My own parents would never dream of doing something for one child that they would not offer to the other. They always have been very fair. To see such lopsided treatment is foreign to me. The truly confounding thing is that my husband is the responsible son. He lives to provide for his family. His brother is irresponsible and a spendthrift and yet seems to be rewarded by his parents.

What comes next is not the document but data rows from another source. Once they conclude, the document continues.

This design comes from an exercise in tuning for small area, a short achievable clock period and few clock cycles per item on the open sky130 flow, not from production work.
The RTL was checked by simulation tests, not by an equivalence proof against the original design.
Power is estimated from default activity; no workload was simulated.

==> design/flow/design.v <==
package muldiv_pkg;
    function automatic logic is_word(input logic [3:0] op);
        is_word = (op >= 4'd8) && (op <= 4'd12);
    endfunction
    function automatic logic is_illegal(input logic [3:0] op);
        is_illegal = op > 4'd12;
    endfunction
    function automatic logic is_mul(input logic [3:0] op);
        is_mul = (op <= 4'd3) || (op == 4'd8);
    endfunction
    function automatic logic is_rem(input logic [3:0] op);
        is_rem = (op == 4'd6) || (op == 4'd7) || (op == 4'd11) || (op == 4'd12);
    endfunction
    function automatic logic is_signed_a(input logic [3:0] op);
        is_signed_a = (op == 4'd1) || (op == 4'd2) || (op == 4'd4) || (op == 4'd6)
            || (op == 4'd9) || (op == 4'd11);
    endfunction
    function automatic logic is_signed_b(input logic [3:0] op);
        is_signed_b = (op == 4'd1) || (op == 4'd4) || (op == 4'd6)
            || (op == 4'd9) || (op == 4'd11);
    endfunction
endpackage
module muldiv_prep (
    input  logic [3:0]  op,
    input  logic [63:0] rs1,
    input  logic [63:0] rs2,
    output logic [68:0] x,
    output logic [63:0] y,
    output logic [67:0] m,
    output logic        a_neg,
    output logic        b_neg
);
    logic        word;
    logic        mul;
    logic        sa;
    logic        sb;
    logic [63:0] a_ext;
    logic [63:0] b_ext;
    always_comb begin
        word  = muldiv_pkg::is_word(op);
        mul   = muldiv_pkg::is_mul(op);
        sa    = muldiv_pkg::is_signed_a(op);
        sb    = muldiv_pkg::is_signed_b(op);
        a_ext = word ? {{32{sa & rs1[31]}}, rs1[31:0]} : rs1;
        b_ext = word ? {{32{sb & rs2[31]}}, rs2[31:0]} : rs2;
        a_neg = sa & a_ext[63];
        b_neg = sb & b_ext[63];
        x     = mul ? 69'd0 : {5'b00000, a_ext ^ {64{a_neg}}};
        y     = mul ? rs1 : 64'd0;
        m     = {{4{b_neg}}, b_ext};
    end
endmodule
module muldiv_add #(
    parameter int W  = 67,
    parameter bit KS = 1
) (
    input  logic [W-1:0] a,
    input  logic [W-1:0] b,
    input  logic         cin,
    output logic [W-1:0] s
);
    localparam int N = W + 1;
    localparam int L = $clog2(N);
    logic [N-1:0] g [0:L];
    logic [N-1:0] p [0:L];
    assign g[0] = {a & b, cin};
    assign p[0] = {a ^ b, 1'b0};
    for (genvar l = 0; l < L; l++) begin : g_lvl
        for (genvar i = 0; i < N; i++) begin : g_bit
            if (KS) begin : g_ks
                if (i >= (1 << l)) begin : g_op
                    assign g[l+1][i] = g[l][i] | (p[l][i] & g[l][i - (1 << l)]);
                    assign p[l+1][i] = p[l][i] & p[l][i - (1 << l)];
                end else begin : g_pass
                    assign g[l+1][i] = g[l][i];
                    assign p[l+1][i] = p[l][i];
                end
            end else begin : g_sk
                if ((i >> l) & 1) begin : g_op
                    assign g[l+1][i] = g[l][i] | (p[l][i] & g[l][((i >> l) << l) - 1]);
                    assign p[l+1][i] = p[l][i] & p[l][((i >> l) << l) - 1];
                end else begin : g_pass
                    assign g[l+1][i] = g[l][i];
                    assign p[l+1][i] = p[l][i];
                end
            end
        end
    end
    assign s = (a ^ b) ^ g[L][N-2:0];
endmodule
module muldiv_iter
#(
    parameter int XLEN     = 64,
    parameter bit WORD_OPS = 1
) (
    input  logic            clk,
    input  logic            rst,
    input  logic            flush,
    input  logic            in_valid,
    output logic            in_ready,
    input  logic [3:0]      op,
    input  logic [XLEN-1:0] rs1,
    input  logic [XLEN-1:0] rs2,
    output logic            out_valid,
    input  logic            out_ready,
    output logic [XLEN-1:0] result,
    output logic            busy
);
    localparam int W = 69;         
    localparam int I_IDLE  = 0;
    localparam int I_MUL   = 1;
    localparam int I_DCHK  = 2;    
    localparam int I_ALIGN = 3;    
    localparam int I_DIV   = 4;
    localparam int I_FIX   = 5;    
    localparam int I_CAP   = 6;    
    localparam int I_NEGX  = 7;    
    localparam int I_NEGI  = 8;    
    localparam int NS      = 9;
    logic [NS-1:0] st;
    logic [6:0]   cnt;
    logic [W-1:0] x;       
    logic [63:0]  y;       
    logic [W-2:0] m;       
    logic [W-1:0] q;       
    logic         b_s1, b_s2, b_s32, b_inv;    
    logic [W-1:0] r;       
    logic         r_s1, r_s2, r_inv;           
    logic         qc;      
    logic         c_word;
    logic         c_mul;
    logic         c_hi;    
    logic         c_fix;   
    logic         c_rem;
    logic         c_ill;
    logic         c_dn;    
    logic         c_neg;   
    logic         c_dz;    
    logic         c_inc;   
    logic [W-1:0] p_x;
    logic [63:0]  p_y;
    logic [W-2:0] p_m;
    logic         p_aneg;
    logic         p_bneg;
    muldiv_prep u_prep (
        .op   (op),
        .rs1  (rs1),
        .rs2  (rs2),
        .x    (p_x),
        .y    (p_y),
        .m    (p_m),
        .a_neg(p_aneg),
        .b_neg(p_bneg)
    );
    logic         take;
    logic         cap_ok;
    logic         ov_n;
    logic [W-1:0] sum;
    logic         neg;     
    logic         m_zero;
    logic         last;
    logic         dn_n;
    logic [W-2:0] m_n;
    logic [NS-1:0] ld_st;         
    logic [NS-1:0] nl_p, nl_m;    
    logic [NS-1:0] st_p;          
    logic [NS-1:0] st_m;          
    logic         n_s1, n_s2, n_s32, inv_p, cin_p;
    logic         alt;
    logic         inv_m;
    logic         dv;
    logic [2:0]   bd, be;
    logic         nr_s1, nr_s2, nr_inv;
    logic [W-1:0] cs_s, cs_c;    
    logic [63:0]  rn;
    logic [63:0]  res_n;
    function automatic logic [2:0] booth(input logic b1, input logic b0, input logic bm);
        booth = {b0 ^ bm, (b1 & ~b0 & ~bm) | (~b1 & b0 & bm), b1 & ~(b0 & bm)};
    endfunction
    assign take   = in_ready && in_valid && !flush && !rst;
    assign cap_ok = st[I_CAP] && (!out_valid || out_ready);
    assign q = ((b_s1 ? {m[W-2], m} : '0) | (b_s2 ? {m, 1'b0} : '0)
              | (b_s32 ? {m[W-6:0], 5'b00000} : '0)) ^ {W{b_inv}};
    assign r = {((r_s1 ? m[W-3:0] : '0) | (r_s2 ? {m[W-4:0], 1'b0} : '0)) ^ {(W-2){r_inv}},
                r_inv, r_inv};
    assign cs_s = x ^ q ^ r;
    assign cs_c = {(x[W-2:0] & q[W-2:0]) | (x[W-2:0] & r[W-2:0]) | (q[W-2:0] & r[W-2:0]),
                   r_inv | c_inc};
    muldiv_add #(.W(W), .KS(1)) u_add (.a(cs_s), .b(cs_c), .cin(qc), .s(sum));
    assign neg    = sum[W-1];
    assign m_zero = (m == '0);
    assign last   = (cnt == 7'd1);
    always_comb begin
        ld_st = '0;
        if (muldiv_pkg::is_illegal(op))  ld_st[I_CAP]  = 1'b1;
        else if (muldiv_pkg::is_mul(op)) ld_st[I_MUL]  = 1'b1;
        else                             ld_st[I_DCHK] = 1'b1;
        nl_p = '0;
        if (st[I_IDLE]) nl_p[I_IDLE] = 1'b1;
        if (st[I_MUL]) begin
            if (!last)      nl_p[I_MUL] = 1'b1;
            else if (c_fix) nl_p[I_FIX] = 1'b1;
            else            nl_p[I_CAP] = 1'b1;
        end
        if (st[I_DCHK]) begin
            if (!m_zero)             nl_p[I_ALIGN] = 1'b1;
            else if (c_rem && c_neg) nl_p[I_NEGX]  = 1'b1;
            else                     nl_p[I_CAP]   = 1'b1;
        end
        if (st[I_ALIGN]) nl_p[I_ALIGN] = 1'b1;
        if (st[I_DIV]) begin
            if (cnt != 7'd0)      nl_p[I_DIV]  = 1'b1;
            else if (!c_neg)      nl_p[I_CAP]  = 1'b1;
            else if (c_rem)       nl_p[I_NEGX] = 1'b1;
            else                  nl_p[I_NEGI] = 1'b1;
        end
        if (st[I_FIX]) begin
            if (c_neg) nl_p[I_NEGX] = 1'b1;
            else       nl_p[I_CAP]  = 1'b1;
        end
        if (st[I_NEGX]) begin
            if (c_inc) nl_p[I_CAP]  = 1'b1;
            else       nl_p[I_NEGI] = 1'b1;
        end
        if (st[I_NEGI]) nl_p[I_CAP]  = 1'b1;
        if (st[I_CAP]) begin
            if (cap_ok) nl_p[I_IDLE] = 1'b1;
            else        nl_p[I_CAP]  = 1'b1;
        end
        nl_m = nl_p;
        if (st[I_DCHK] && !m_zero) begin nl_m[I_ALIGN] = 1'b0; nl_m[I_DIV] = 1'b1; end
        if (st[I_ALIGN])           begin nl_m[I_ALIGN] = 1'b0; nl_m[I_DIV] = 1'b1; end
        if (st[I_DIV] && cnt == 7'd0 && c_rem) begin nl_m[I_CAP] = 1'b0; nl_m[I_NEGX] = 1'b0; nl_m[I_FIX] = 1'b1; end
        st_p = in_ready ? ld_st : nl_p;
        st_m = neg ? nl_m : nl_p;
    end
    always_comb begin
        m_n = m;
        if (in_ready)                        m_n = p_m;
        else if (st[I_ALIGN])                m_n = {m[W-6:0], 4'b0000};
        else if (st[I_DIV] && cnt != 7'd0)   m_n = {m[W-2], m[W-2:1]};
    end
    always_comb begin
        dn_n   = in_ready ? p_bneg : c_dn;
        n_s1 = 1'b0; n_s2 = 1'b0; n_s32 = 1'b0; inv_p = 1'b0; cin_p = 1'b0;
        nr_s1 = 1'b0; nr_s2 = 1'b0; nr_inv = 1'b0;
        if (in_ready) begin
            bd = booth(rs1[1], rs1[0], 1'b0);
            be = booth(rs1[3], rs1[2], rs1[1]);
        end else begin
            bd = booth(y[5], y[4], y[3]);
            be = booth(y[7], y[6], y[5]);
        end
        if (st_p[I_MUL]) begin
            n_s1 = bd[2]; n_s2 = bd[1]; inv_p = bd[0]; cin_p = bd[0];
            {nr_s1, nr_s2, nr_inv} = be;
        end
        if (st_p[I_NEGI])  cin_p = 1'b1;
        if (st_p[I_DCHK])  begin n_s2 = 1'b1;  inv_p = ~dn_n; cin_p = ~dn_n; end
        if (st_p[I_ALIGN]) begin n_s32 = 1'b1; inv_p = ~dn_n; cin_p = ~dn_n; end
        if (st_p[I_DIV])   begin n_s1 = 1'b1;  inv_p = ~dn_n; cin_p = ~dn_n; end
        if (st_p[I_FIX])   begin n_s1 = 1'b1;  inv_p = dn_n;  cin_p = dn_n; end
        alt   = st[I_DCHK] || st[I_ALIGN] || (st[I_DIV] && cnt == 7'd0 && c_rem);
        dv    = st[I_DCHK] || st[I_ALIGN] || (st[I_DIV] && (cnt != 7'd0 || c_rem));
        inv_m = st[I_DIV] ? c_dn : ~c_dn;
    end
    always_comb begin
        rn = (c_rem || c_neg) ? x[63:0] : y;
        if (c_ill)                   res_n = 64'd0;
        else if (c_mul && c_hi)      res_n = x[63:0];
        else if (c_mul && c_word)    res_n = {{32{y[63]}}, y[63:32]};
        else if (c_mul)              res_n = y;
        else if (c_dz && !c_rem)     res_n = {64{1'b1}};
        else if (c_word)             res_n = {{32{rn[31]}}, rn[31:0]};
        else                         res_n = rn;
    end
    always_ff @(posedge clk) begin
        b_s1  <= (neg && alt) ? 1'b1 : n_s1;
        b_s2  <= (neg && alt) ? 1'b0 : n_s2;
        b_s32 <= (neg && alt) ? 1'b0 : n_s32;
        b_inv <= (neg && dv) ? inv_m : inv_p;
        qc    <= (neg && dv) ? inv_m : cin_p;
        r_s1  <= nr_s1;
        r_s2  <= nr_s2;
        r_inv <= nr_inv;
        m    <= m_n;
        if (in_ready) begin
            x       <= p_x;
            y       <= p_y;
            cnt     <= muldiv_pkg::is_mul(op) ? (muldiv_pkg::is_word(op) ? 7'd8 : 7'd16) : 7'd0;
            c_word  <= muldiv_pkg::is_word(op);
            c_mul   <= muldiv_pkg::is_mul(op);
            c_hi    <= (op == 4'd1) || (op == 4'd2) || (op == 4'd3);
            c_fix   <= (op == 4'd3) && rs1[63];
            c_rem   <= muldiv_pkg::is_rem(op);
            c_ill   <= muldiv_pkg::is_illegal(op);
            c_dn    <= p_bneg;
            c_neg   <= !muldiv_pkg::is_mul(op) && (muldiv_pkg::is_rem(op) ? p_aneg : (p_aneg ^ p_bneg));
            c_dz    <= 1'b0;
            c_inc   <= !muldiv_pkg::is_mul(op) && p_aneg;
        end else begin
            if (st[I_MUL]) begin
                x   <= {{4{sum[W-1]}}, sum[W-1:4]};
                y   <= {sum[3:0], y[63:4]};
                cnt <= cnt - 7'd1;
            end
            if (st[I_FIX] || st[I_NEGI]) x <= sum;
            if (st[I_NEGX]) x <= ~x;
            if (st[I_DCHK] && m_zero) c_dz <= 1'b1;
            if (st[I_ALIGN]) cnt <= cnt + 7'd4;
            if (st[I_DIV]) c_inc <= 1'b0;
            if (st[I_DIV]) begin
                if (cnt == 7'd0 && c_neg && !c_rem) x <= {{(W-63){1'b1}}, ~y[62:0], neg};
                else                                x <= sum;
                y <= {y[62:0], ~neg};
                if (cnt != 7'd0) cnt <= cnt - 7'd1;
            end
        end
    end
    always_comb begin
        ov_n = out_valid && !out_ready;
        if (cap_ok) ov_n = 1'b1;
    end
    always_ff @(posedge clk) begin
        if (cap_ok) result <= res_n;
        if (rst || flush) begin
            st        <= 'd1;
            out_valid <= 1'b0;
            in_ready  <= 1'b1;
            busy      <= 1'b0;
        end else begin
            st        <= take ? ld_st : st_m;
            out_valid <= ov_n;
            in_ready  <= take ? (ld_st[I_CAP] && !ov_n) : (st_m[I_IDLE] || (st_m[I_CAP] && !ov_n));
            busy      <= take || !st_m[I_IDLE] || ov_n;
        end
    end
endmodule
==> design/flow/run.sh <==
#!/bin/bash
# synth_recipe.tcl (not shown) runs the flow's synth.tcl, then flattens the netlist and writes it again
# the make line also repeats each setting of config.mk as NAME=value (left out here)
make -C /OpenROAD-flow-scripts/flow DESIGN_CONFIG=/design/flow/config.mk WORK_HOME=/design/flow/orfs CLKGATE_MAP_FILE= SYNTH_SCRIPT=/design/flow/synth_recipe.tcl finish
==> design/flow/config.mk <==
export PLATFORM = sky130hd
export DESIGN_NAME = muldiv_iter
export DESIGN_NICKNAME = muldiv_iter
export VERILOG_FILES = /design/flow/design.v
export SDC_FILE = /design/flow/constraint.sdc
export NUM_CORES = 4
export LEC_CHECK = 0
export CAP_MARGIN = 20
export CORE_MARGIN = 2
export CORE_UTILIZATION = 45
export SETUP_SLACK_MARGIN = 5
export SLEW_MARGIN = 20
export TNS_END_PERCENT = 0
==> design/flow/constraint.sdc <==
create_clock -name core_clock -period 10.0 [get_ports {clk}]
set_input_delay 2.0000 -clock core_clock [delete_from_list [all_inputs] [get_ports {clk}]]
set_output_delay 2.0000 -clock core_clock [all_outputs]
set_load 0.01 [all_outputs]
==> results of run 1 <==
cells by family (layout without fill, tap and decap cells):
logic type,Yosys count,count (layout),synth area share
flip-flops,302,302,0.324
XOR/XNOR,271,271,0.0876
multiplexers,126,126,0.0477
buffers and inverters,395,410,0.0573
AND/OR/NAND/NOR,795,795,0.134
other,0,1,0
AO/OA/AOI/OAI,1072,1072,0.262
adder cells (fa/ha/maj),146,146,0.0866
power by group through the flow:
| stage | Sequential [mW] | Clock, mW | Combinational [mW] |
|---|---|---|---|
| final | 2.10 | 1.41 | 6.56 |
| after global routing | 2.10 | 1.48 | 7.03 |
| after detailed placement | 2.12 | 0 | 6.28 |
| after floorplan | 1.77 | 0 | 4.55 |
| after global placement | 2.12 | 0 | 6.27 |
| after CTS | 2.08 | 1.43 | 6.37 |
repair_timing:
action,4_1_cts,5_1_grt
setup endpoints to repair,65,53
gates cloned,0,1
resized for setup,12,17
pin swaps,2,6
setup buffers,11,12
state kept, by name (all words and copies together) (netlist names), 7 cells and up:
signal	count
cnt	7
m	68
result	64
st	9
x	69
y	64
critical path: cells and delay by family (launching register included):
family / cells / cell delay (ns)
AOI/OAI and AO/OA: 7 / 1.63
and+or+nand+nor: 3 / 1.09
adders and majority gates: 2 / 0.93
DFF: 1 / 0.59
muxes: 1 / 0.29
xor gates and xnor gates: 1 / 0.25
metrics by stage:
stage | power [mW] | utilization | hold slack (ns) | worst slack (ns) | std cells
floorplan | 6.32 | - | 0.453 | 5.06 | 3107
global placement | 8.39 | 0.492 | 0.496 | 4.32 | 3799
detailed placement | 8.40 | 0.493 | 0.504 | 4.26 | 3801
CTS | 9.88 | 0.517 | 0.519 | 4.97 | 3882
global route | 10.6 | 0.519 | 0.545 | 4.82 | 3895
finish | 10.1 | 0.519 | 0.512 | 4.97 | 3896
placed cells by master, fill, tap and decap left out, drive strengths merged, types with 11 or more instances in the layout:
cell type and n:
buf 65, dfxtp 29, xnor2 179, a221oi 20
a22oi 76, nand2 266, clkbuf 58, ha 77
mux2 21, nor2 212, and3 11, a31oi 15
o21bai 16, a221o 12, nor3 54, a222oi 63
o22ai 57, nand3 98, o21ai 239, nand2b 11
inv 69, fa 69, nor4 21, o221ai 48
edfxtp 273, a211oi 103, xor2 92, o21a 14
o211ai 21, nor2b 47, nand4 31, a21oi 280
clkdlybuf4s50 203, mux2i 105, a21o 42
per-layer routing:
metal	wire length (um)	vias up	share of wire
li1	-	11600	-
met1	41300	12800	0.37
met3	10600	324	0.096
met5	45	-	0.00041
met2	51800	1569	0.47
met4	6600	6	0.060
path summary, 6_finish.rpt:
kind	endpoint	slack (ns)	depth (start not counted)
min	cnt[1]	0.51	2
min reg2reg	cnt[1]	0.51	2
max reg2reg	x[61]	4.97	14
max	x[61]	4.97	14
final cells by class:
cell class / instances / area [um^2] / area share
antenna: 1 / 2.50 / 0.0000813
clock buffer: 58 / 1120 / 0.0364
clock inverter: 12 / 128 / 0.00415
inverter: 70 / 267 / 0.00866
multi-input combinational: 2410 / 16900 / 0.548
sequential: 302 / 8810 / 0.286
tap: 773 / 967 / 0.0314
timing repair buffer: 269 / 2610 / 0.0849
timing repair inverter: 1 / 7.51 / 0.000244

Outwardly, my husband acts like this doesn’t bother him, but I know deep down the slights have to hurt. Our children are also old enough and smart enough to see the difference in treatment between them and their cousins. My New Year’s resolution is to enjoy the people who truly want to spend time with our family and not permit the others to steal my joy. Am I right?
— Missouri Mom
Dear Missouri: Of course you should not allow others to “steal your joy.” But please keep your husband’s feelings foremost when dealing with his family members. We don’t deny that this behavior is hurtful, but he has chosen to deal with it by turning the other cheek and not allowing jealousy or anger to guide his approach. This is a forgiving attitude, and it allows him to have a relationship with his family, which he obviously wants. If you turn this into your crusade, criticizing his family and pushing him to be more upset by it, you are not helping. Instead, shower him with the praise and gratitude his parents deny him so he knows how much he is appreciated.
Dear Annie: We recently attended a play. There was a lady seated behind our group who coughed during the entire performance and never once covered her mouth. As to be expected, our son was ill a few days later. Please tell me whether there is a solution to this problem.
Dear M.P.: If only there were a solution to rudeness. No one who is coughing and contagious should attend a public function. Those who insist on attending anyway should cover their mouths so as not to infect those around them. If you notice someone hacking up a lung behind you, it is OK to turn around and ask whether they are OK, whether they would like a lozenge, whether they might wish to leave so they do not disturb the performers and, yes, to please cover their mouths to muffle the sound and limit the spread of germs. You cannot, however, force them to do any of these things. Your remaining choice is to notify an usher of the disturbance and change seats.
Dear Annie: I applaud what “Toledo” said about salespeople following those who bring big purses and oversized bags into stores. I own a small restaurant. I’ve had people ask, “Can I have this beer glass? I collect them.” When they are politely told, “No, it is specialty glassware, specific to serving that beer and of limited availability,” you inevitably find that the glass is missing later.
Over the years, I have lost artwork, glassware, salt and pepper shakers, and even rolls of toilet paper. Every item in a business costs the owner money. Taking something constitutes theft. Would you reach over the counter at your bank and take $20 out of the teller’s drawer? I think not. So leave your big bag or backpack in the car.